As we read the order, the trial court relied upon its ruling that the crime-fraud exception applies when it concluded that the information Atlantic/NAPA-NH seeks from Attorneys Best and Mulholland is not shielded by attorney-client and/or work product privilege. In light of our holding today that the crime-fraud exception does not apply, we vacate the trial court ruling and remand the issue for further proceedings consistent with this opinion, and therefore do not reach transferred question 5.
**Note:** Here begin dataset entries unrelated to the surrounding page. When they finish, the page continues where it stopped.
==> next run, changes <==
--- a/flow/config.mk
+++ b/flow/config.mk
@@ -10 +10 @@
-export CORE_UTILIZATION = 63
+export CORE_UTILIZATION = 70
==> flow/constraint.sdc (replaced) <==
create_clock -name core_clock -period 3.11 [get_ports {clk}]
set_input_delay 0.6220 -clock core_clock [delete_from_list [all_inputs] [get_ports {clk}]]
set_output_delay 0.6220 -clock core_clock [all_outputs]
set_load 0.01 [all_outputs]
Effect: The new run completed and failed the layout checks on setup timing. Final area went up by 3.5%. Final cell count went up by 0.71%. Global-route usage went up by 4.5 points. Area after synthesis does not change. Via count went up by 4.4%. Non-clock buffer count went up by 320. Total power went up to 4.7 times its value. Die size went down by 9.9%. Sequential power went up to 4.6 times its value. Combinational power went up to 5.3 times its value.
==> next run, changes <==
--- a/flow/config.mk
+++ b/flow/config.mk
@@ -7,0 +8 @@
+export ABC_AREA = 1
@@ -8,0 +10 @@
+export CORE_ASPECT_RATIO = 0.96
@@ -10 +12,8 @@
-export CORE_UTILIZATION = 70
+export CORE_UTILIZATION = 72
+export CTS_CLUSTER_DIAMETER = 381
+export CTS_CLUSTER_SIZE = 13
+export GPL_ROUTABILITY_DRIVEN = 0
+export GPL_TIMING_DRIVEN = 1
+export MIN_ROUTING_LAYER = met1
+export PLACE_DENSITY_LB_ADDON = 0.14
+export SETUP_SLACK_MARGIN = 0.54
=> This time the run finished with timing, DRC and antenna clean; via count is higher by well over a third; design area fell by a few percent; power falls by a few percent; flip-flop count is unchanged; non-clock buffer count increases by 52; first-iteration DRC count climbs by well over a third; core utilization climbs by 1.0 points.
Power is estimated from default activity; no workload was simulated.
== run A ==
==> flow/design.v (excerpt) <==
module mat_mul #
	(
        parameter integer DIM_LOG = 2,     
        parameter integer DIM = 2**DIM_LOG,
        parameter integer SIZE = DIM*DIM,
        parameter integer SIZE_LOG = 2*DIM_LOG,
        parameter integer DATA_WIDTH = 32
    )
    (
		input wire  s00_axi_aclk,
		input wire  s00_axi_aresetn,
		output wire  s00_axis_tready,
		input wire [DATA_WIDTH-1 : 0] s00_axis_tdata,
		input wire  s00_axis_tlast,
        input wire  s00_axis_tvalid,
		output wire  m00_axis_tvalid,
        output wire [DATA_WIDTH-1 : 0] m00_axis_tdata,
        output wire [(DATA_WIDTH/8)-1 : 0] m00_axis_tstrb,
        output wire  m00_axis_tlast,
        input wire  m00_axis_tready,
        input wire sel,
        input wire start
    );
Settings: LEC_CHECK=0, ABC_AREA=1, CAP_MARGIN=20, CORE_MARGIN=2, CORE_UTILIZATION=72, CTS_CLUSTER_DIAMETER=223, PLACE_DENSITY_LB_ADDON=0.02, SETUP_SLACK_MARGIN=1.62, SLEW_MARGIN=20; clock period 5.68 ns.
run.sh (not shown) runs the stock make flow with config.mk's settings and CLKGATE_MAP_FILE=.
From the logs: run A reached the end of the flow and failed the layout checks with negative setup slack.
==> flow/design.v <==
`timescale 1 ns / 1 ns
module FM_demodulator
          (
           clk,
           reset,
           clk_enable,
           inp_I,
           inp_Q,
           out_fm
          );
  input   clk;
  input   reset;
  input   clk_enable;
  input   signed [38:0] inp_I;   
  input   signed [38:0] inp_Q;   
  output  [12:0] out_fm;   
  wire enb;
  reg signed [38:0] Delay1_out1;   
  reg signed [38:0] Delay2_out1;   
  reg signed [38:0] Delay4_out1;   
  wire signed [31:0] Sum4_sub_cast;   
  wire signed [31:0] Sum4_sub_cast_1;   
  wire signed [31:0] Sum4_sub_temp;   
  wire signed [29:0] Sum4_out1;   
  wire signed [68:0] Product_mul_temp;   
  wire signed [32:0] Product_out1;   
  reg signed [38:0] Delay3_out1;   
  wire signed [30:0] Sum3_sub_cast;   
  wire signed [30:0] Sum3_sub_cast_1;   
  wire signed [30:0] Sum3_sub_temp;   
  wire signed [28:0] Sum3_out1;   
  wire signed [67:0] Product2_mul_temp;   
  wire signed [32:0] Product2_out1;   
  wire signed [31:0] Sum5_sub_cast;   
  wire signed [31:0] Sum5_sub_cast_1;   
  wire signed [31:0] Sum5_sub_temp;   
  wire [12:0] OUTPUT_rsvd;   
  reg [12:0] OUTPUT_rsvdreg;
  assign enb = clk_enable;
  always @(posedge clk or posedge reset)
    begin : Delay1_process
      if (reset == 1'b1) begin
        Delay1_out1 <= 39'sh0000000000;
      end
      else begin
        if (enb) begin
          Delay1_out1 <= inp_I;
        end
      end
    end
  always @(posedge clk or posedge reset)
    begin : Delay2_process
      if (reset == 1'b1) begin
        Delay2_out1 <= 39'sh0000000000;
      end
      else begin
        if (enb) begin
          Delay2_out1 <= inp_Q;
        end
      end
    end
  always @(posedge clk or posedge reset)
    begin : Delay4_process
      if (reset == 1'b1) begin
        Delay4_out1 <= 39'sh0000000000;
      end
      else begin
        if (enb) begin
          Delay4_out1 <= Delay2_out1;
        end
      end
    end
  assign Sum4_sub_cast = inp_Q[38:7];
  assign Sum4_sub_cast_1 = Delay4_out1[38:7];
  assign Sum4_sub_temp = Sum4_sub_cast - Sum4_sub_cast_1;
  assign Sum4_out1 = Sum4_sub_temp[29:0];
  assign Product_mul_temp = Delay1_out1 * Sum4_out1;
  assign Product_out1 = Product_mul_temp[66:34];
  always @(posedge clk or posedge reset)
    begin : Delay3_process
      if (reset == 1'b1) begin
        Delay3_out1 <= 39'sh0000000000;
      end
      else begin
        if (enb) begin
          Delay3_out1 <= Delay1_out1;
        end
      end
    end
  assign Sum3_sub_cast = inp_I[38:8];
  assign Sum3_sub_cast_1 = Delay3_out1[38:8];
  assign Sum3_sub_temp = Sum3_sub_cast - Sum3_sub_cast_1;
  assign Sum3_out1 = Sum3_sub_temp[28:0];
  assign Product2_mul_temp = Sum3_out1 * Delay2_out1;
  assign Product2_out1 = Product2_mul_temp[65:33];
  assign Sum5_sub_cast = {Product_out1[32], Product_out1[32:2]};
  assign Sum5_sub_cast_1 = {Product2_out1[32], Product2_out1[32:2]};
  assign Sum5_sub_temp = Sum5_sub_cast - Sum5_sub_cast_1;
  assign OUTPUT_rsvd = Sum5_sub_temp[29:17];
always @(posedge clk)
    begin : OUTPUT_rsvdreg_process    
        if (enb) begin
          OUTPUT_rsvdreg <= OUTPUT_rsvd;
       end
    end
  assign out_fm = OUTPUT_rsvdreg;
endmodule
For the foregoing reasons, we hold that the common interest doctrine did not apply until June 27, 2019 and that the crime-fraud exception does not apply to the claims of breach of fiduciary duty and tortious interference with contractual relations at issue here. We vacate the trial court’s ruling that Atlantic/NAPA-NH may depose Attorneys Best and Mulholland. We also vacate the trial court’s ruling that “compelling need” requires the disclosure of certain language in the email communications between Attorney Best and the physician defendants so that this issue can be fully litigated in the trial court.

Affirmed in part; reversed in part; vacated in part; and remanded.

DONOVAN, J., concurred; ABRAMSON, J., retired superior court justice, specially assigned under RSA 490:3, II, concurred.